Although we now understand the basic functional principles of a living cell, this is far from true of the associated oscillations and other fluctuations. For example, calcium dynamics and ATP dynamics, associated respectively with information processing and the energy currency of living systems, are still not properly understood.

For this conference we note:

1. That animals, including humans, can live for as long as their hearts continue to pump. We seek to understand the underlying principles of this function, focusing in particular on the variability in time, on all scales, from a single molecule in the beating heart to the entire cardiovascular system.
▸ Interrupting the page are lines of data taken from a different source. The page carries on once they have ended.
--- config.mk ---
export PLATFORM = sky130hd
export DESIGN_NAME = opsum_glb_writer
export DESIGN_NICKNAME = d
export VERILOG_FILES = /design/src/rtl/opsum_wb_pkg.sv /design/src/rtl/rr_lane_picker.sv /design/src/rtl/opsum_glb_writer.sv
export SDC_FILE = /design/constraint.sdc
export NUM_CORES = 2
export LEC_CHECK = 0
export CAP_MARGIN = 20
export CORE_UTILIZATION = 25
export CTS_CLUSTER_DIAMETER = 50
export DETAILED_ROUTE_END_ITERATION = 6
export GPL_ROUTABILITY_DRIVEN = 1
export PLACE_DENSITY = 0.5
export SYNTH_ARGS = -nofsm -noshare
export SYNTH_HDL_FRONTEND = slang
export SYNTH_HIERARCHICAL = 1
export SYNTH_SLANG_ARGS = --single-unit
--- constraint.sdc ---
create_clock -name clk -period 11.11 [get_ports clk]
set_input_delay 1.6665 -clock clk [delete_from_list [all_inputs] [get_ports clk]]
set_output_delay 1.6665 -clock clk [all_outputs]
set_load 0.01 [all_outputs]
--- src/rtl/opsum_wb_pkg.sv ---
// rtl/opsum_wb_pkg.sv - shared constants, lane index type and FSM states for the opsum GLB writer
package opsum_wb_pkg;

    localparam int NUM_LANES  = 32;
    localparam int LANE_W     = 16;
    localparam int GLB_DW     = 2 * LANE_W;
    localparam int LANE_IDX_W = $clog2(NUM_LANES);

    typedef logic [LANE_IDX_W-1:0] lane_idx_t;

    typedef enum logic [2:0] {
        IDLE,
        ARB,
        POP_HI,
        WRITE,
        DONE
    } wb_state_e;

    function automatic lane_idx_t next_lane(input lane_idx_t l);
        return (int'(l) == NUM_LANES - 1) ? '0 : l + lane_idx_t'(1);
    endfunction

endpackage

--- src/rtl/rr_lane_picker.sv ---
// rtl/rr_lane_picker.sv - first eligible lane at or after rr_ptr, wrapping modulo NUM_LANES
module rr_lane_picker
    import opsum_wb_pkg::*;
(
    input  lane_idx_t            rr_ptr,
    input  logic [NUM_LANES-1:0] eligible,
    output logic                 found,
    output lane_idx_t            idx
);

    int cand;

    always_comb begin
        found = 1'b0;
        idx   = rr_ptr;
        cand  = 0;
        for (int i = 0; i < NUM_LANES; i++) begin
            cand = (int'(rr_ptr) + i) % NUM_LANES;
            if (!found && eligible[lane_idx_t'(cand)]) begin
                found = 1'b1;
                idx   = lane_idx_t'(cand);
            end
        end
    end

endmodule

--- src/rtl/opsum_glb_writer.sv ---
// rtl/opsum_glb_writer.sv - drains the opsum FIFO bank in lane pairs into 32-bit GLB writes
module opsum_glb_writer
    import opsum_wb_pkg::*;
#(
    parameter int NUM_LANES = 32,
    parameter int LANE_W    = 16,
    parameter int GLB_DW    = 32,
    parameter int GLB_AW    = 32
) (
    input  logic                        clk,
    input  logic                        rst,
    input  logic                        start,
    input  logic [GLB_AW-1:0]           base_addr,
    input  logic [GLB_AW-1:0]           lane_stride,
    input  logic [15:0]                 words_per_lane,
    input  logic [NUM_LANES-1:0]        opsum_fifo_empty,
    input  logic [NUM_LANES-1:0][31:0]  pop_opsum_data,
    output logic [NUM_LANES-1:0]        pop_opsum_en,
    output logic [NUM_LANES-1:0]        pop_opsum_mod,
    output logic                        glb_we,
    output logic [GLB_AW-1:0]           glb_addr,
    output logic [GLB_DW-1:0]           glb_wdata,
    input  logic                        glb_ready,
    output logic                        busy,
    output logic                        done
);

    wb_state_e              state;
    wb_state_e              state_n;
    lane_idx_t              rr_ptr;
    lane_idx_t              lane_q;
    lane_idx_t              pick_idx;
    logic                   pick_found;
    logic [GLB_AW-1:0]      base_q;
    logic [GLB_AW-1:0]      stride_q;
    logic [GLB_AW-1:0]      addr_calc;
    logic [15:0]            wpl_q;
    logic [15:0]            wcnt [NUM_LANES];
    logic [LANE_W-1:0]      lo_q;
    logic [NUM_LANES-1:0]   eligible;
    logic                   all_done;
    logic [NUM_LANES-1:0]   unused_hi;

    // Only the low LANE_W bits of each pop word carry an opsum.
    for (genvar g = 0; g < NUM_LANES; g++) begin : g_unused
        assign unused_hi[g] = ^pop_opsum_data[g][31:LANE_W];
    end

    assign pop_opsum_mod = '0;

    always_comb begin
        eligible = '0;
        all_done = 1'b1;
        for (int l = 0; l < NUM_LANES; l++) begin
            eligible[l] = !opsum_fifo_empty[l] && (wcnt[l] < wpl_q);
            if (wcnt[l] != wpl_q) begin
                all_done = 1'b0;
            end
        end
    end

    rr_lane_picker u_picker (
        .rr_ptr   (rr_ptr),
        .eligible (eligible),
        .found    (pick_found),
        .idx      (pick_idx)
    );

    // Lane product wraps at GLB_AW bits, as does the final sum.
    assign addr_calc = base_q + GLB_AW'(lane_q) * stride_q + GLB_AW'({wcnt[lane_q], 2'b00});

    always_comb begin
        state_n      = state;
        pop_opsum_en = '0;
        case (state)
            IDLE: begin
                if (start) begin
                    state_n = ARB;
                end
            end
            ARB: begin
                if (all_done) begin
                    state_n = DONE;
                end else if (pick_found) begin
                    pop_opsum_en[pick_idx] = 1'b1;
                    state_n                = POP_HI;
                end
            end
            POP_HI: begin
                if (!opsum_fifo_empty[lane_q]) begin
                    pop_opsum_en[lane_q] = 1'b1;
                    state_n              = WRITE;
                end
            end
            WRITE: begin
                if (glb_ready) begin
                    state_n = ARB;
                end
            end
            DONE: begin
                state_n = IDLE;
            end
            default: begin
                state_n = IDLE;
            end
        endcase
        // A pop in the reset cycle would lose data the bank believes delivered.
        if (rst) begin
            pop_opsum_en = '0;
        end
    end

    always_ff @(posedge clk) begin
        if (rst) begin
            state     <= IDLE;
            rr_ptr    <= '0;
            lane_q    <= '0;
            base_q    <= '0;
            stride_q  <= '0;
            wpl_q     <= '0;
            lo_q      <= '0;
            glb_we    <= 1'b0;
            glb_addr  <= '0;
            glb_wdata <= '0;
            busy      <= 1'b0;
            done      <= 1'b0;
            for (int l = 0; l < NUM_LANES; l++) begin
                wcnt[l] <= '0;
            end
        end else begin
            state <= state_n;
            busy  <= (state_n != IDLE);
            done  <= (state_n == DONE);
            case (state)
                IDLE: begin
                    if (start) begin
                        base_q   <= base_addr;
                        stride_q <= lane_stride;
                        wpl_q    <= words_per_lane;
                        rr_ptr   <= '0;
                        for (int l = 0; l < NUM_LANES; l++) begin
                            wcnt[l] <= '0;
                        end
                    end
                end
                ARB: begin
                    if (!all_done && pick_found) begin
                        lane_q <= pick_idx;
                        lo_q   <= pop_opsum_data[pick_idx][LANE_W-1:0];
                    end
                end
                POP_HI: begin
                    if (!opsum_fifo_empty[lane_q]) begin
                        glb_wdata <= GLB_DW'({pop_opsum_data[lane_q][LANE_W-1:0], lo_q});
                        glb_addr  <= addr_calc;
                        glb_we    <= 1'b1;
                    end
                end
                WRITE: begin
                    if (glb_ready) begin
                        glb_we       <= 1'b0;
                        wcnt[lane_q] <= wcnt[lane_q] + 16'd1;
                        rr_ptr       <= next_lane(lane_q);
                    end
                end
                default: begin
                end
            endcase
        end
    end

endmodule

### After elaboration in Yosys (flattened, before gate mapping)

Memory sizes are Yosys's and may differ from the RTL's. A register that Yosys moved wholly into a read port is not among the register bits.
Index checks and enable logic that the tools add are counted.

* flip-flop bits (word level): 176
* RAM bits: 512
* input port bits: 1140
* memories kept: 1

* add/sub/neg operators: 35
* multiply operators: 1
* magnitude comparators: 68
* equal/unequal tests: 40
* multiplexer cells: 234
* bitwise gates (word level): 33
* reduce and logical (&&, ||, !) cells: 140

Memories
* wcnt: words 32, bits a word 16, rd ports 33, clocked after memory_dff 1, write ports 32, line opsum_glb_writer.sv:38 `logic [15:0] wcnt [NUM_LANES];`

Operator list (count)
* $mux 16: 35
* $lt 16x16->1: 32
* $ne 16x16->1: 32
* $bmux 32 s5: 2
* $lt 5x6->1 const B: 34
* $mux 5: 37
* $bmux 1 s5: 33
* $mux 32: 4
* $mux 1: 112
* $add 5x5->5 const B: 16
* $logic_and 1x1->1: 66
* $logic_not 1->1: 64
* $pmux 32 s2: 1
* $add 5x4->5 const B: 8
* $add 32x18->32: 1
* $add 32x32->32: 1
* $mul 5x32->32: 1
* $or 1x1->1: 32
* $add 5x3->5 const B: 4
* $add 16x1->16 const B: 1
* $reduce_or 16->1: 1
* $mux 3: 5
* $pmux 3 s4: 1
* $add 5x1->5 const B: 2
* other kinds (16): 26

### Longest topological paths before layout

An unclocked memory read counts as a cell.

* word-level depth: 107
* gate-level depth with buffers: 33

### By module

The synthesis kept the hierarchy.

Modules (own cells, without submodules)
* opsum_glb_writer: times used 1, cells an instance 4723, area an instance 53963.0 um2
* rr_lane_picker: times used 1, cells an instance 766, area an instance 6877.8 um2

### Worst setup path after synthesis

No wires, ideal clock.

* path kind: reg2out
* start point: register wpl_q[5]
* end point: output port pop_opsum_en[4]
* arrival time: 7457 ps
* data required time: 9444 ps
* setup slack: 1986 ps
* cell stages (with the launch flop): 29
* buffers on the path: 3
* path through: dfxtp_1 -> inv_1 -> ha_1 -> a21o_1 -> a21o_1 -> a21oi_1 -> o21ai_0 -> a21oi_1 -> o21a_1 -> nor2_1 -> a2111oi_0 -> mux2i_1 -> mux4_2 -> mux4_2 -> nand2_2 -> nor3b_2 -> and4_1 -> and3_1 -> clkbuf_1 -> a22o_1 -> o22a_1 -> a2111oi_0 -> o211ai_1 -> nand2_1 -> clkbuf_1 -> nor3b_1 -> clkbuf_1 -> nand2_1 -> o22ai_1

* longest elaborated chain between the ends: 106

Ends and longest elaborated chain
* from (decl): line opsum_glb_writer.sv:37 `logic [15:0] wpl_q;`
* from (signal assigned): line opsum_glb_writer.sv:139 `wpl_q <= words_per_lane;`
* $lt 16x16->1 *: line opsum_glb_writer.sv:55 `eligible[l] = !opsum_fifo_empty[l] && (wcnt[l] < wpl_q);`
* $logic_and 1x1->1 *: line opsum_glb_writer.sv:55
* named net eligible[16]: line opsum_glb_writer.sv:40 `logic [NUM_LANES-1:0] eligible;`
* $bmux 1 s5: line rr_lane_picker.sv:19 `if (!found && eligible[lane_idx_t'(cand)]) begin`
* $mux 1 (implied by the code): line rr_lane_picker.sv:19
* $mux 1: line rr_lane_picker.sv:19
* $logic_not 1->1: line rr_lane_picker.sv:19
* $logic_and 1x1->1: line rr_lane_picker.sv:19
* [... 91 more ...]
* named net pick_idx[2]: line opsum_glb_writer.sv:32 `lane_idx_t pick_idx;`
* $lt 5x6->1 (implied by the code) / $ge 5x1->1 (equally long branches): line opsum_glb_writer.sv:85 `pop_opsum_en[pick_idx] = 1'b1;`
* $logic_and 1x1->1 (implied by the code): line opsum_glb_writer.sv:85
* $mux 1 (implied by the code): line opsum_glb_writer.sv:85
* $demux 1 s5 *: line opsum_glb_writer.sv:85
* $mux 32 *: line opsum_glb_writer.sv:84 `end else if (pick_found) begin`
* $mux 32 *: line opsum_glb_writer.sv:82 `if (all_done) begin`
* $pmux 32 s2 *: line opsum_glb_writer.sv:75 `case (state)`
* $mux 32 *: line opsum_glb_writer.sv:108 `if (rst) begin`
* to (decl): line opsum_glb_writer.sv:18 `output logic [NUM_LANES-1:0] pop_opsum_en,`

The timed path passes the listed nets; every way through them passes the cells marked *. The select of a mux whose other input is x is not followed.

### Worst setup path after layout

* start point: register wpl_q[15]
* end point: output port pop_opsum_en[7]

Same word-level chain as after synthesis.

==> out/metrics.yaml <==
power_and_ir_drop:
  power_density_nw_per_um2: 159
  p_leak_nw: 28.5
  power_frac_comb: 0.441
  p_seq_frac: 0.263
  ir_drop_mv: 0.126
  total_power_mw: 12.2
  switching_power_mw: 4.90
  swShare: 0.401
  internal-power_mw: 7.31
  pwr-share-clk: 0.296
logic_synthesis:
  synth_top_area_cell: "edfxtp_1"
  synth_async_sr_flop_share: 0
  synthSimpleGateAreaFrac: 0.136
  yosys.area_share.adder: 0.161
  syn-instance-count: 5489
  yosys-mux-area-fraction: 0.223
  synth_compound_area_frac: 0.111
  avgSynthCellArea_um2: 11.1
  ys_top_cells_by_area: "edfxtp_1, mux4_2, ha_1"
  synth_edf_count: 512
  ys_types: 105
  ys_seq_area_frac: 0.312
  ys_warn_count: 6
  synth_top_family_by_area: "multiplexers"
  synth_flop_cell: "edfxtp_1"
  synth_seq_cells: 693
  syn_area_um2: 60800
  synth_top_area_share: 0.253
  synth_xor_area_frac: 0.0133
worst_setup_path:
  crit_type: "flip-flop to output port"
  critPathMostFrequentCell: "buf_4"
  start_kind: "flip-flop"
  critPathMaxStageDelay_ns: 0.58
  cp_top_family: "buffers and inverters"
  arrival_ns: 9.13
  critPathBufInv: 9
  worstPathMaxFanout: 10
  crit_path_top_delay_cell: "clkinvlp_4"
  worst_ep_required_time_ns: 9.44
  end_kind: "output port"
outcome:
  status: "finished with violations"
  violations: "DRC"
timing:
  tns_ns: 0
  worstMarginPinSlew_ns: 1.16
  rsz0062_at_grt: "false"
  fin_skew_ns: 0.0486
  holdWs_ns: 0.458
  final_max_slew_viol_count: 0
  max_clock_freq_mhz: 92.6
  finalCritPeriodShare: 0.972
  finalSetupViolCount: 0
  hold_violations: 0
  fin_crit_ns: 10.80
  relSlewSlack: 0.223
route:
  drc: 1
  routed_wirelength_um: 313000
  avgViaCountPerCell: 5.63
  ant_nets: 0
  routedWlPerCell_um: 32.7
  dr_total_vias: 53800
  first_pass_iters: 7
  dr.first_iter.drc_count: 6157
layout:
  final_net_count: 8097
  num-fill-cells: 24600
  layout-drive-gt1-share: 0.184
  syn_to_final_growth_pct: 26.2
global_routing:
  gr-total-overflow: 0
  grt_pass1_wl_um: 425000
  grt_pass1_vias: 53100
  grt_usage: 0.248
  antenna_found_initial: 71
  grt_max_degree: 111
die:
  die_w_um: 495
  io_pins: 1271
  start_util: 0.252
  die_y_um: 495
  core_area_um2: 241000
  fp-row-count: 180
  die-area_um2: 245000
placement:
  io_buffers: 726
  gp_congestion: 1.02
  post-dp-hpwl_um: 250000
clocking:
  ctsHoldBuffers: 0
  h-tree-depth: 3
  tritoncts: "done"
  clock-sinks: 693
  insertion_delay_ns: 0.79
  path_clk_slew_ns: 0.05
  cts_buffers: 110
  cts_root_buffer: "clkbuf_16"
  cts.path.max_buffers: 3
hold_path:
  hp-class: "flip-flop to flip-flop"
flow_run:
  drv_cap: 0
[layout make-up]
type / count / area, um^2 / area share
Clock buffer: 127 / 2880 / 0.0375
Sequential cell: 693 / 19000 / 0.248
Multi-Input combinational cell: 4267 / 39700 / 0.517
Timing Repair Buffer: 998 / 9560 / 0.124
Clock inverter: 79 / 888 / 0.0116
Tap cell: 3185 / 3990 / 0.0519
Inverter: 181 / 694 / 0.00904
Antenna cell: 35 / 87.6 / 0.00114
[layer usage]
metal	track usage	routed length (um)	share of wire	vias up
li1	-	-	-	22600
met1	0.326	128000	0.41	27700
met2	0.379	139000	0.44	2956
met3	0.0632	30600	0.098	558
met4	0.116	15600	0.050	24
met5	0	148	0.00047	-
[timing repair]
| action | in CTS | in global routing |
|---|---|---|
| buffers inserted | 0 | 1 |
| setup endpoints to repair | 0 | 32 |
| resized for setup | 0 | 18 |
[sequential cells by signal, summed over array words and instances (netlist names), named ones only]
register	count
busy	1
glb_wdata	32
stride_q	32
wpl_q	16
lane_q	5
glb_we	1
lo_q	16
base_q	32
rr_ptr	5
done	1
state	3
wcnt	512
glb_addr	32
[worst register-to-register path: cells and delay by family (launching register included)]
kind | cells | cell delay (ns)
buffers and inverters | 10 | 3.23
AOI/OAI and AO/OA | 14 | 3.11
muxes | 4 | 1.84
and+or+nand+nor | 5 | 0.83
DFF | 1 | 0.30
adders and majority gates | 1 | 0.30
[cells by family after synthesis]
logic type / count (synthesis)
and+or+nand+nor: 1757
xor gates and xnor gates: 82
buffers and inverters: 560
other: 1
DFF: 693
adders and majority gates: 706
muxes: 709
AOI/OAI and AO/OA: 981
[power groups by stage]
stage	sequential [mW]	clock (mW)	combinational (mW)
6_report	3.21	3.62	5.38
5_1_grt	3.22	3.75	5.61
4_1_cts	3.20	3.66	5.29
3_3_place_gp	3.25	0	5.25
2_1_floorplan	3.13	0	3.01
3_5_place_dp	3.25	0	5.27
[cell usage in the layout (no fill, tap or decap), types with 20 or more instances in the layout]
cell type	instances
a211oi_1	26
a21o_1	92
a21oi_1	234
a221oi_1	73
a22o_1	67
a311oi_1	34
and2_1	74
and3_1	22
buf_12	20
buf_4	251
clkbuf_16	111
clkdlybuf4s50_1	725
clkinvlp_4	21
conb_1	32
dfxtp_1	168
diode_2	35
edfxtp_1	512
fa_1	129
ha_1	576
inv_1	168
mux2_2	44
mux2i_1	157
mux4_2	486
nand2_1	486
nand2b_1	52
nand3_1	52
nand4_1	129
nor2_1	629
nor2_2	64
nor2b_1	85
nor3_1	32
nor4_1	48
o211ai_1	28
o21a_1	118
o21ai_0	134
o22ai_1	37
xnor2_1	46
[worst paths after layout]
kind / startpoint / end / slack [ns] / cells past startpoint
max: wpl_q[15]$_SDFFE_PP0P_ / pop_opsum_en[7] / 0.31 / 29
min: wpl_q[9]$_SDFFE_PP0P_ / wpl_q[9]$_SDFFE_PP0P_ / 0.46 / 2
max reg2reg: wpl_q[2]$_SDFFE_PP0P_ / lo_q[7]$_SDFFE_PP0P_ / 1.34 / 34
min reg2reg: wpl_q[9]$_SDFFE_PP0P_ / wpl_q[9]$_SDFFE_PP0P_ / 0.46 / 2
[Yosys cell counts, types with 76 or more instances]
master,count
mux2i_1,157
nor2_1,637
ha_1,577
fa_1,129
o21a_1,118
o21ai_0,135
and2_1,76
mux4_2,486
nand4_1,129
nand2_1,487
a21oi_1,235
dfxtp_1,181
clkbuf_1,191
inv_1,175
nor2b_1,85
a21o_1,92
edfxtp_1,512
[metrics by stage]
step	std cells	setup WS [ns]	area (um^2)	utilization
2_1_floorplan	5520	1.99	61000	-
3_3_place_gp	9321	0.522	72900	0.302
3_5_place_dp	9323	0.764	72900	0.302
4_1_cts	9529	0.0799	76600	0.318
5_1_grt	9546	0.0141	76700	0.318
6_report	9565	0.312	76800	0.318
Power figures use the tool's default switching activity.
2. That life involves complex systems and needs sophisticated means to sense and process information. So the brain, as the central processing unit, processes information in a rhythmical way.
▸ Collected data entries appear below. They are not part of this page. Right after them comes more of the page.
[config.mk]
export PLATFORM = sky130hd
export DESIGN_NAME = multiword_add_seq
export DESIGN_NICKNAME = d
export VERILOG_FILES = /design/src/rtl/multiword_add_seq.sv
export SDC_FILE = /design/constraint.sdc
export NUM_CORES = 1
export LEC_CHECK = 0
export BUFFER_PORTS_ARGS = -buffer_cell sky130_fd_sc_hd__buf_2
export CORE_UTILIZATION = 55
export DETAILED_ROUTE_END_ITERATION = 8
export PLACE_DENSITY = 0.88
export SYNTH_ARGS = -nofsm -noshare
export SYNTH_HDL_FRONTEND = slang
export SYNTH_HIERARCHICAL = 1
export SYNTH_SLANG_ARGS = --single-unit
[constraint.sdc]
create_clock -name clk -period 14.3 [get_ports clk]
set_clock_uncertainty 0.1 [all_clocks]
set_input_delay 4.29 -clock clk [delete_from_list [all_inputs] [get_ports clk]]
set_output_delay 4.29 -clock clk [all_outputs]
set_load 0.05 [all_outputs]
[src/rtl/multiword_add_seq.sv]
// ---------------------------------------------------------------------------
// multiword_add_seq
//   Sequential wide adder/subtractor. A TW = W*CHUNKS bit operation is
//   processed W bits per cycle through a single W-bit ripple_carry_adder.
//   The inter-chunk carry is held in a register, so no TW-bit combinational
//   carry chain exists.
//
// Ports:
//   clk        rising-edge clock
//   rst_n      asynchronous active-low reset
//   in_valid   operand request valid
//   in_ready   block can accept an operation (IDLE only)
//   op_a/op_b  TW-bit operands
//   cin        carry-in for add (ignored for subtract)
//   sub        1 = op_a - op_b
//   out_valid  result valid (DONE only)
//   out_ready  consumer accepts the result
//   result     TW-bit sum or difference
//   cout       carry out of the MSB (subtract: 1 = no borrow)
//   overflow   two's-complement signed overflow
// ---------------------------------------------------------------------------

// W-bit ripple-carry adder used as the per-chunk datapath.
module ripple_carry_adder #(
    parameter int unsigned N = 8
) (
    input  logic [N-1:0] a,
    input  logic [N-1:0] b,
    input  logic         cin,
    output logic [N-1:0] sum,
    output logic         cout
);

    logic [N:0] c;

    always_comb begin
        c    = '0;
        sum  = '0;
        c[0] = cin;
        for (int unsigned i = 0; i < N; i++) begin
            sum[i]   = a[i] ^ b[i] ^ c[i];
            c[i+1]   = (a[i] & b[i]) | (a[i] & c[i]) | (b[i] & c[i]);
        end
        cout = c[N];
    end

endmodule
3. That today's technologies enable functional imaging of most of the processes involved in information and energy exchange within a living system. We aim to discuss these processes, on all length scales, from the cellular, through organs, up to the systems' level.


4. That advances in time series analysis have progressed to the extent that we can now extract the nonlinear dynamics of coupled oscillatory systems. We can also measure the associated changes of entropy, assuming that entropy and information can be linked directly at all levels of organisation. We expect to discuss many recent and current methods for the time series analysis of signals emanating from stochastic and/or coupled nonlinear dynamical systems.


5. That there is a corresponding need to understand the underlying physiological regulatory processes of biological oscillations, on all scales. We also seek to exploit this new knowledge to quantify states like anaesthesia and exercise, or to diagnose and treat diseases including the many that involve cardiovascular or neurological dysfunction.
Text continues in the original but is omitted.